» **WHAT THE TASK ASKS**:
The count of lines below that include the string "family" is the whole answer; write it alone.

» **RECORDS FOR THIS EXERCISE**:
<file path="src/rtl/mac_datapath.sv">
// mac_datapath: operand memories, element counter and multiply-accumulate
// pipeline for the MAC controller. The FSM supplies the load strobes and
// count_enable; this block returns cmp once every element has been fetched.
//
// Optional build macro:
//   MAC_SIGNED_EN - operands are two's complement, the product is signed and
//                   is sign-extended into the accumulator. Without it, all
//                   arithmetic is unsigned and zero-extended.
module mac_datapath #(
    parameter int DATA_W = 8,
    parameter int N      = 8,
    parameter int ADDR_W = 3,
    parameter int ACC_W  = 2*DATA_W + ADDR_W
) (
    input  logic              clk,
    input  logic              rst,
    input  logic              go,
    input  logic              wr_en,
    input  logic              wr_sel,
    input  logic [ADDR_W-1:0] wr_addr,
    input  logic [DATA_W-1:0] wr_data,
    input  logic              load_a,
    input  logic              load_b,
    input  logic              load_m,
    input  logic              load_acc,
    input  logic              load_out,
    input  logic              count_enable,
    output logic              cmp,
    output logic [ACC_W-1:0]  result,
    output logic              result_valid
);

    localparam int              PROD_W  = 2*DATA_W;
    localparam int              DEPTH   = 1 << ADDR_W;
    localparam logic [ADDR_W:0] CNT_N   = (ADDR_W+1)'(N);
    localparam logic [ADDR_W:0] CNT_ONE = (ADDR_W+1)'(1);

    // Operand storage; contents are never reset.
    logic [DATA_W-1:0] mem_a [0:DEPTH-1];
    logic [DATA_W-1:0] mem_b [0:DEPTH-1];

    logic [DATA_W-1:0] a_q, a_d;
    logic [DATA_W-1:0] b_q, b_d;
    logic [PROD_W-1:0] m_q, m_d;
    logic [ACC_W-1:0]  acc_q, acc_d;
    logic [ACC_W-1:0]  result_q, result_d;
    logic              valid_q, valid_d;
    logic [ADDR_W:0]   cnt_q, cnt_d;

    // A fetch at cnt==N simply uses the low address bits; no error is flagged.
    logic [ADDR_W-1:0] rd_addr;
    assign rd_addr = cnt_q[ADDR_W-1:0];

    // Operands widened to product width, and product widened to acc width.
    logic [PROD_W-1:0] a_ext, b_ext, prod;
    logic [ACC_W-1:0]  m_ext;

`ifdef MAC_SIGNED_EN
    assign a_ext = {{DATA_W{a_q[DATA_W-1]}}, a_q};
    assign b_ext = {{DATA_W{b_q[DATA_W-1]}}, b_q};
    assign m_ext = {{(ACC_W-PROD_W){m_q[PROD_W-1]}}, m_q};
`else
    assign a_ext = {{DATA_W{1'b0}}, a_q};
    assign b_ext = {{DATA_W{1'b0}}, b_q};
    assign m_ext = {{(ACC_W-PROD_W){1'b0}}, m_q};
`endif

    // Low PROD_W bits of the widened product are exact in both modes.
    assign prod = a_ext * b_ext;

    // Host write port; nonblocking writes give read-before-write on collision.
    always_ff @(posedge clk) begin
        if (wr_en && !wr_sel) begin
            mem_a[wr_addr] <= wr_data;
        end
        if (wr_en && wr_sel) begin
            mem_b[wr_addr] <= wr_data;
        end
    end

    // Next-state for every pipeline register; go overrides counting and accumulating.
    always_comb begin
        a_d      = a_q;
        b_d      = b_q;
        m_d      = m_q;
        acc_d    = acc_q;
        result_d = result_q;
        valid_d  = valid_q;
        cnt_d    = cnt_q;

        if (load_a) begin
            a_d = mem_a[rd_addr];
        end
        if (load_b) begin
            b_d = mem_b[rd_addr];
        end
        if (load_m) begin
            m_d = prod;
        end
        // Captures the pre-add accumulator when load_acc fires in the same cycle.
        if (load_out) begin
            result_d = acc_q;
            valid_d  = 1'b1;
        end

        if (go) begin
            acc_d   = '0;
            cnt_d   = '0;
            valid_d = 1'b0;
        end else begin
            if (load_acc) begin
                acc_d = acc_q + m_ext;
            end
            if (count_enable && (cnt_q != CNT_N)) begin
                cnt_d = cnt_q + CNT_ONE;
            end
        end
    end

    // State registers with asynchronous clear.
    always_ff @(posedge clk or posedge rst) begin
        if (rst) begin
            a_q      <= '0;
            b_q      <= '0;
            m_q      <= '0;
            acc_q    <= '0;
            result_q <= '0;
            valid_q  <= 1'b0;
            cnt_q    <= '0;
        end else begin
            a_q      <= a_d;
            b_q      <= b_d;
            m_q      <= m_d;
            acc_q    <= acc_d;
            result_q <= result_d;
            valid_q  <= valid_d;
            cnt_q    <= cnt_d;
        end
    end

    assign cmp          = (cnt_q == CNT_N);
    assign result       = result_q;
    assign result_valid = valid_q;

endmodule
</file>
<file path="config.mk">
export PLATFORM = sky130hd
export DESIGN_NAME = mac_datapath
export DESIGN_NICKNAME = d
export VERILOG_FILES = /design/src/rtl/mac_datapath.sv
export SDC_FILE = /design/constraint.sdc
export NUM_CORES = 1
export LEC_CHECK = 0
export CELL_PAD_IN_SITES_DETAIL_PLACEMENT = 1
export CELL_PAD_IN_SITES_GLOBAL_PLACEMENT = 1
export CORE_MARGIN = 8
export CORE_UTILIZATION = 55
export DETAILED_ROUTE_END_ITERATION = 6
export PLACE_DENSITY = 0.86
export SKIP_LAST_GASP = 1
export SLEW_MARGIN = 20
export SYNTH_ARGS = -nofsm -noshare
export SYNTH_HDL_FRONTEND = slang
export SYNTH_SLANG_ARGS = --single-unit
export TNS_END_PERCENT = 30
</file>
<file path="constraint.sdc">
create_clock -name clk -period 12.25 [get_ports clk]
set_input_delay 2.45 -clock clk [delete_from_list [all_inputs] [get_ports clk]]
set_output_delay 2.45 -clock clk [all_outputs]
set_load 0.01 [all_outputs]
</file>
== Yosys cells after proc, flatten, opt, wreduce, memory -nomap -nowiden ==
Memory sizes are Yosys's and may differ from the RTL's. A register that Yosys moved wholly into a read port is not among the register bits.
Index checks and enable logic that the tools add are counted.

* Memories kept: 2
* Bits in registers: 59
* Memory bits (writable): 128

{| class="wikitable"
|+ Memory list
! memory !! depth !! width !! read ports !! clocked after memory_dff !! write ports !! line !! source
|-
| mem_a || 8 || 8 || 1 || 1 || 1 || 39 || <nowiki>logic [DATA_W-1:0] mem_a [0:DEPTH-1];</nowiki>
|-
| mem_b || 8 || 8 || 1 || 1 || 1 || 40 || <nowiki>logic [DATA_W-1:0] mem_b [0:DEPTH-1];</nowiki>
|}

* Reduce and logical (&&, ||, !) cells: 7
* Add/subtract/negate cells: 2
* Multiply operators: 1
* Mux-type cells: 10
* Eq/ne operators: 2

{| class="wikitable"
|+ Operators with widths
! operator !! number
|-
| two-way mux 19 bit || 2
|-
| adder 19 x 16 -> 19 bit || 1
|-
| multiplier 8 x 8 -> 16 bit || 1
|-
| two-way mux 4 bit || 2
|-
| two-way mux 1 bit || 6
|-
| nonzero test 2 bit || 3
|-
| adder 4 x 1 -> 4 bit, second input constant || 1
|-
| equality test 4 bit, second input constant || 1
|-
| inequality test 4 bit, second input constant || 1
|-
| logical AND 1 bit || 3
|-
| logical NOT 1 bit || 1
|}

== Depth between registers and ports, before layout ==
Gate-level depths: netlist (run 1).

* Depth in word-level cells: 4
* Mapped depth: 16
* Depth with buffers taken out: 16

== Worst setup path before layout (run 1) ==
Ideal clock, no wire load.

* Path type: flip-flop to flip-flop
* Start: reg a_q[2], read port of mem_a
* End: reg m_q[12]
* Data arrival time: 4.199 ns
* Slack: 7.926 ns
* Library setup time: 0.125 ns
* Required time: 12.125 ns
* Cell stages (with the launch flop): 14
* Buffers on the path: 0
* Path through: dfrtp_1 > and2_1 > fa_1 > fa_1 > fa_1 > inv_1 > fa_1 > inv_1 > ha_1 > or3_1 > o32a_1 > a31oi_1 > xnor2_1 > mux2_2

* Cells in the longest elaborated chain, start to end: 1

{| class="wikitable"
|+ RTL lines
! element !! line !! source
|-
| start, declared || 42 || <nowiki>logic [DATA_W-1:0] a_q, a_d;</nowiki>
|-
| multiplier 8 x 8 -> 16 bit || 69 || <nowiki>assign prod = a_ext * b_ext;</nowiki>
|-
| end signal, assigned || 133 || <nowiki>m_q <= m_d;</nowiki>
|-
| end, declared || 44 || <nowiki>logic [PROD_W-1:0] m_q, m_d;</nowiki>
|}

Every way passes these cells.
A chain may end at the register's enable or synchronous reset.

== Worst setup path in the final report (run 1) ==
* Start: reg cnt_q[0]
* End: out cmp

* Cells in the longest elaborated chain, start to end: 1

{| class="wikitable"
|+ RTL lines
! element !! line !! source
|-
| start, declared || 48 || <nowiki>logic [ADDR_W:0] cnt_q, cnt_d;</nowiki>
|-
| start signal, assigned || 137 || <nowiki>cnt_q <= cnt_d;</nowiki>
|-
| equality test 4 bit || 141 || <nowiki>assign cmp = (cnt_q == CNT_N);</nowiki>
|-
| end, declared || 28 || <nowiki>output logic cmp,</nowiki>
|}

Every way passes these cells.

==> Implementation_results.wiki, run 1 <==
{| class="wikitable"
! Metric !! Value
|-
| Final critical-path share of the clock period || 0.405
|-
| Part of the total power dissipated in combinational logic || 0.491
|-
| Synthesized net count || 885
|-
| Vias per std cell || 6.07
|-
| Total Die Area || 23,900 sq um
|-
| Met2 layer usage reported by global route || 0.412
|-
| Number of routed nets with antenna violations || 0
|-
| VDD IR max || 0.156 mV
|-
| Synth-to-Final Area Change || 13.7%
|-
| # rows || 50
|-
| Quantity of I/O buffers inserted on ports || 42
|-
| Primary flip-flop cell chosen by synthesis mapping || sky130_fd_sc_hd__edfxtp_1
|-
| Final setup violation count || 0
|-
| Outcome || finished, final reports clean
|-
| Count of final hold-check violations || 0
|-
| Number of I/O pins || 43
|-
| Clock-pin slew on the worst setup and hold paths || 0.06 ns
|-
| Number of buffers created by CTS || 22
|-
| Mean instance size in the synthesized netlist || 13.7 sq um
|-
| Number of global-route vias before repair || 7,226
|-
| Cell total after placement || 1,029
|-
| Internal power summed over all cells || 2.01 mW
|-
| Cell at the slowest stage of the critical path || sky130_fd_sc_hd__dfrtp_4
|-
| TritonCTS clock tree || built
|-
| Critical Setup Path Class || register to output pin
|-
| Hold buffer count at CTS || 0
|-
| Number of distinct library cells after synthesis || 49
|-
| Number of non-filler instances in the completed layout || 1,069
|-
| Overflow after GRT || 0
|-
| Detailed-route wire length per cell || 24.2 um
|-
| Met1 GRT Util || 0.247
|-
| Startpoint type of the worst setup path || register
|-
| Clk pwr share || 0.225
|-
| Setup repair bufs after CTS || 0
|-
| Most frequent cells after synthesis || 128 x sky130_fd_sc_hd__edfxtp_1, 75 x sky130_fd_sc_hd__dfrtp_1, 63 x sky130_fd_sc_hd__nor2_1, 54 x sky130_fd_sc_hd__ha_1, 54 x sky130_fd_sc_hd__inv_1
|-
| Slew HR || 0.277
|-
| Number of H-tree levels || 1
|-
| Smallest setup slack after layout || 7.29 ns
|-
| Cells along the critical path || inv_1 -> ha_1 -> nand2_1 -> nor2_1 -> clkdlybuf4s50_1
|-
| Main area contributors after synthesis || sky130_fd_sc_hd__edfxtp_1 36%, sky130_fd_sc_hd__dfrtp_1 18%, sky130_fd_sc_hd__fa_1 7.0%
|-
| Antenna fix cells || 0
|-
| Hold Path Class || register to register
|-
| Root Buffer || sky130_fd_sc_hd__clkbuf_16
|-
| Number of warning messages in the yosys log || 0
|-
| Die Width || 154 um
|-
| GRT Util Overall || 0.220
|-
| DRT iter0 DRCs || 326
|-
| Vertical die dimension || 154 um
|-
| Met3 track demand over resource || 0.0346
|-
| Unrepaired setup endpoints after global routing || false
|-
| Share of the yosys chip area belonging to registers || 0.542
|-
| Max cap viols || 0
|-
| Fraction of power consumed by sequential logic || 0.283
|-
| Data arrival time of the worst path || 2.51 ns
|-
| Final hold slack || 0.504 ns
|-
| Sw Ratio || 0.370
|-
| Detailed Routing Iterations Pass 1 || 4
|-
| Post-cts repair resize count || 0
|-
| Worst Reg-to-Reg Cells || 13
|-
| Peak per-stage delay on the critical path || 0.87 ns
|-
| Post-synthesis register bit count || 203
|-
| Leading cell type by number of instances after synthesis || sky130_fd_sc_hd__edfxtp_1
|-
| Number of flops mapped to enable cells by yosys || 128
|-
| Crit path time final || 4.96 ns
|-
| DRC errors left || 0
|-
| Switching power summed over all nets || 1.18 mW
|-
| Ratio of cells with drive above 1 in the final layout || 0.126
|-
| Number of instances in the synthesized netlist || 772
|-
| Library cell with the largest summed area after synthesis || sky130_fd_sc_hd__edfxtp_1
|-
| Static power due to leakage || 4.72 nW
|-
| Required time of the worst setup path || 9.80 ns
|-
| Placement Setup Slack || 7.47 ns
|-
| Global-route wire length before repair || 40,700 um
|-
| Source-to-sink clock delay at the later pin of the worst-skew pair || 0.51 ns
|-
| Top cell type's share of synthesized area || 0.364
|-
| Final HPWL from detailed placement || 17,100 um
|-
| Max-slew violation count || 0
|-
| RD Place Congestion || 0.855
|-
| Setup Skew || 0.0133 ns
|-
| Layout Utilization || 0.639
|-
| Buffers from clock root to sink, at most || 3
|-
| Transition at the pin with the smallest max-transition slack || 1.09 ns
|-
| Maximum number of pins on one net before global-route repair || 76
|-
| Gr busiest metal || met2
|-
| Total number of vias || 6,493
|-
| Antenna violations before repair || 0
|-
| Starting density of the core || 0.562
|-
| Num Clock Sinks || 203
|-
| Max Clk Rate || 202 MHz
|-
| Instance count along the most critical hold path || 1
|-
| Post-synth design cell area || 10,500 sq um
|-
| Share of flip-flops with an asynchronous set or reset after synthesis || 0.369
|-
| Nature of the critical path endpoint || output pin
|-
| Final Net Count || 932
|-
| Core region area || 18,800 sq um
|-
| Routed wire length || 25,800 um
|-
| Worst-path fanout max || 35
|-
| Power density over the cells || 266 nW/um^2
|-
| Total negative slack || 0 ns
|}
==> stage by stage <==
stage          power (mW)  cell area (sq um)
2_1_floorplan        2.07              10500
3_3_place_gp         2.38              11200
3_5_place_dp         2.47              11200
4_1_cts              3.22              12000
5_1_grt              3.43              12000
6_report             3.19              12000
==> worst max-delay path: cells and delay by family (launching register included) <==
family	cells	cell delay, ns
simple gates	2	0.15
buf+inv	2	0.73
flops	1	0.87
fa+ha+maj	1	0.24
==> registers in the layout (all words and copies together) (netlist names) <==
name,flops
cnt_q,4
a_q,8
result,19
m_q,16
mem_a,64
result_valid,1
mem_b,64
acc_q,19
b_q,8
==> cell families (layout without fill, tap and decap cells) <==
| logic type | after synthesis | after routing | share of synthesized area |
|---|---|---|---|
| adders and majority gates | 91 | 91 | 0.134 |
| buffers and inverters | 77 | 140 | 0.0280 |
| xor gates and xnor gates | 23 | 23 | 0.0191 |
| and+or+nand+nor | 183 | 183 | 0.0867 |
| muxes | 84 | 84 | 0.121 |
| AOI/OAI and AO/OA | 111 | 111 | 0.0683 |
| DFF | 203 | 203 | 0.542 |
==> power groups by stage <==
stage | sequential, mW | clock (mW) | combinational, mW
floorplan | 0.889 | 0 | 1.18
global placement | 0.910 | 0 | 1.47
detailed placement | 0.915 | 0 | 1.56
CTS | 0.905 | 0.730 | 1.59
global route | 0.916 | 0.752 | 1.76
finish | 0.904 | 0.720 | 1.57
==> cell type report <==
cell class / count / area, sq um
sequential: 203 / 5720
clock inverter: 10 / 158
clock buffer: 30 / 633
fill: 1731 / 6770
tap: 234 / 293
inverter: 54 / 203
multi-input combinational: 492 / 4540
timing repair buffer: 46 / 450
==> routing by layer <==
layer,wire [um],vias up
met5,0,-
met4,791,0
met3,1160,53
met2,14100,180
met1,9810,3365
li1,-,2895
==> cells in the final DEF, fill, tap and decap left out, types with 8 or more instances in the layout <==
master / instances
sky130_fd_sc_hd__a21o_1: 8
sky130_fd_sc_hd__a21oi_1: 39
sky130_fd_sc_hd__and2_1: 51
sky130_fd_sc_hd__clkbuf_16: 24
sky130_fd_sc_hd__clkdlybuf4s50_1: 42
sky130_fd_sc_hd__dfrtp_1: 74
sky130_fd_sc_hd__edfxtp_1: 128
sky130_fd_sc_hd__fa_1: 37
sky130_fd_sc_hd__ha_1: 54
sky130_fd_sc_hd__inv_1: 53
sky130_fd_sc_hd__mux2_2: 30
sky130_fd_sc_hd__mux2i_1: 22
sky130_fd_sc_hd__mux4_2: 32
sky130_fd_sc_hd__nand2_1: 26
sky130_fd_sc_hd__nor2_1: 63
sky130_fd_sc_hd__o21a_1: 12
sky130_fd_sc_hd__o21ai_0: 15
sky130_fd_sc_hd__xnor2_1: 15
sky130_fd_sc_hd__xor2_1: 8
==> path summary, 6_finish.rpt <==
path,endpoint,slack (ns),startpoint
setup reg to reg,m_q[12],7.59,a_q[2]
hold / removal,result[16],0.50,result[16]
min in group asynchronous,acc_q[0],2.61,rst
max in group asynchronous,cnt_q[0],8.93,rst
setup / recovery,cmp,7.29,cnt_q[0]
hold reg to reg,result[16],0.50,result[16]
No activity file was read; power rests on OpenSTA's default activity.
==> run 2: changes to the inputs <==
CORE_UTILIZATION = 46   (was 55)
PLACE_DENSITY = 0.77   (was 0.86)
clock period = 4.2 ns   (was 12.25 ns; I/O delays follow)
==> run 2 against run 1 <==
  * The flow now finishes with violations (setup timing)
  * Combinational power rose to 3.3 times the previous value
  * Clock-buffer cell count is 2 lower
  * Final area up 3.3%
  * Hold slack got worse by 0.010 ns
  * First-iteration DRC count is 16% lower
  * Cell count is 8.9% higher
  * Global-route usage down 4.9 points
  * Register-to-register slack got worse by 7.7 ns
  * Flip-flop and latch count stayed put
  * Critical path type is now register to register
  * Highest routed layer unchanged
==> Implementation_results.wiki, run 2 (same netlist as run 1, synthesis figures left out) <==
{| class="wikitable"
! Metric !! Value
|-
| Total number of vias || 6,429 (-0.99%)
|-
| Count of final hold-check violations || 0 (unchanged)
|-
| Clock-pin slew on the worst setup and hold paths || 0.06 ns (about the same)
|-
| Total Die Area || 28,000 sq um (+17%)
|-
| Root Buffer || sky130_fd_sc_hd__clkbuf_16
|-
| Crit path time final || 4.26 ns
|-
| Clk pwr share || 0.195 (-0.030)
|-
| Switching power summed over all nets || 3.56 mW (+200%)
|-
| Gr busiest metal || met2
|-
| DRC errors left || 0 (unchanged)
|-
| Nature of the critical path endpoint || register
|-
| Buffers from clock root to sink, at most || 3 (unchanged)
|-
| Total negative slack || -0.139 ns (-0.139 ns)
|-
| Slew HR || 0.355 (+0.0784)
|-
| Number of H-tree levels || 1 (unchanged)
|-
| Number of global-route vias before repair || 7,426 (+2.8%)
|-
| Global-route wire length before repair || 38,900 um (-4.5%)
|-
| Final critical-path share of the clock period || 1.01
|-
| Ratio of cells with drive above 1 in the final layout || 0.201 (+0.0756)
|-
| Hold buffer count at CTS || 0 (unchanged)
|-
| Max Clk Rate || 235 MHz
|-
| Outcome || finished, violations left
|-
| Worst Reg-to-Reg Cells || 16 (+3)
|-
| Violated checks || setup timing
|-
| Fraction of power consumed by sequential logic || 0.267 (-0.016)
|-
| Power density over the cells || 784 nW/um^2 (+190%)
|-
| Met3 track demand over resource || 0.0266 (-0.00798)
|-
| RD Place Congestion || 0.848 (-0.85%)
|-
| Number of I/O pins || 43 (unchanged)
|-
| Slack of the worst reg-to-reg path || -0.06 ns (-7.65 ns)
|-
| Hold Path Class || register to register
|-
| Launching point of the worst reg2reg path || b_q[3]
|-
| Final HPWL from detailed placement || 17,400 um (+1.7%)
|-
| Critical Setup Path Class || register to register
|-
| Met1 GRT Util || 0.191 (-0.0569)
|-
| TritonCTS clock tree || built
|-
| Vertical die dimension || 167 um (+8.4%)
|-
| Met2 layer usage reported by global route || 0.327 (-0.0858)
|-
| Routed wire length || 23,700 um (-8.3%)
|-
| Placement Setup Slack || -0.191 ns (-7.66 ns)
|-
| Die Width || 167 um (+8.4%)
|-
| Setup Skew || 0.00867 ns (-0.00462 ns)
|-
| Internal power summed over all cells || 6.15 mW (+210%)
|-
| Vias per std cell || 5.52 (-9.1%)
|-
| Smallest setup slack after layout || -0.0628 ns (-7.35 ns)
|-
| Source-to-sink clock delay at the later pin of the worst-skew pair || 0.52 ns (about the same)
|-
| Unrepaired setup endpoints after global routing || true
|-
| Final hold slack || 0.494 ns (-0.0101 ns)
|-
| Core region area || 22,600 sq um (+20%)
|-
| Detailed-route wire length per cell || 20.4 um (-16%)
|-
| GRT Util Overall || 0.171 (-0.0486)
|-
| Top library cells by usage in the layout, fill and taps aside || 128 x sky130_fd_sc_hd__edfxtp_1, 66 x sky130_fd_sc_hd__dfrtp_1, 63 x sky130_fd_sc_hd__nor2_1, 50 x sky130_fd_sc_hd__inv_1, 50 x sky130_fd_sc_hd__ha_1
|-
| Sw Ratio || 0.367 (-0.00275)
|-
| DRT iter0 DRCs || 273 (-16%)
|-
| Largest registers || mem_a x64, mem_b x64
|-
| Destination of the worst hold path || result_valid
|-
| Launch point of the worst hold path || result_valid
|-
| Synth-to-Final Area Change || 17.5%
|-
| # rows || 55 (+10%)
|-
| Static power due to leakage || 4.91 nW (+4.0%)
|-
| Starting density of the core || 0.467 (-0.0947)
|-
| Data arrival time of the worst path || 4.66 ns (+2.15 ns)
|-
| Max-slew violation count || 0 (unchanged)
|-
| Final Net Count || 975 (+4.6%)
|-
| Part of the total power dissipated in combinational logic || 0.538 (+0.047)
|-
| Final setup violation count || 5 (+5)
|-
| Antenna violations before repair || 0 (unchanged)
|-
| VDD IR max || 0.512 mV (+230%)
|-
| Most frequent standard cell in the layout excluding fill and tap cells || sky130_fd_sc_hd__edfxtp_1
|-
| Number of routed nets with antenna violations || 0 (unchanged)
|-
| Destination of the worst register-to-register timing path || m_q[12]
|-
| Worst-path fanout max || 7 (-80%)
|-
| Num Clock Sinks || 203 (unchanged)
|-
| Required time of the worst setup path || 4.60 ns (-5.20 ns)
|-
| Max cap viols || 0 (unchanged)
|-
| Instance count along the most critical hold path || 2 (+1)
|-
| Startpoint type of the worst setup path || register
|-
| Detailed Routing Iterations Pass 1 || 4 (unchanged)
|-
| Antenna fix cells || 0 (unchanged)
|-
| Transition at the pin with the smallest max-transition slack || 0.965 ns (-0.121 ns)
|-
| Overflow after GRT || 0 (unchanged)
|-
| Number of buffers created by CTS || 23 (+4.5%)
|-
| Maximum number of pins on one net before global-route repair || 52 (-32%)
|-
| Quantity of I/O buffers inserted on ports || 42 (unchanged)
|}
==> run 2: cell types whose count changed in the layout (fill, tap and decap cells not counted), sizes merged <==
cell / previous run / this run
buf: 4 / 46
clkinv: 4 / 12
bufinv: 4 / 1
clkbuf: 30 / 28
inv: 55 / 54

» **TASK SOLUTION**:
2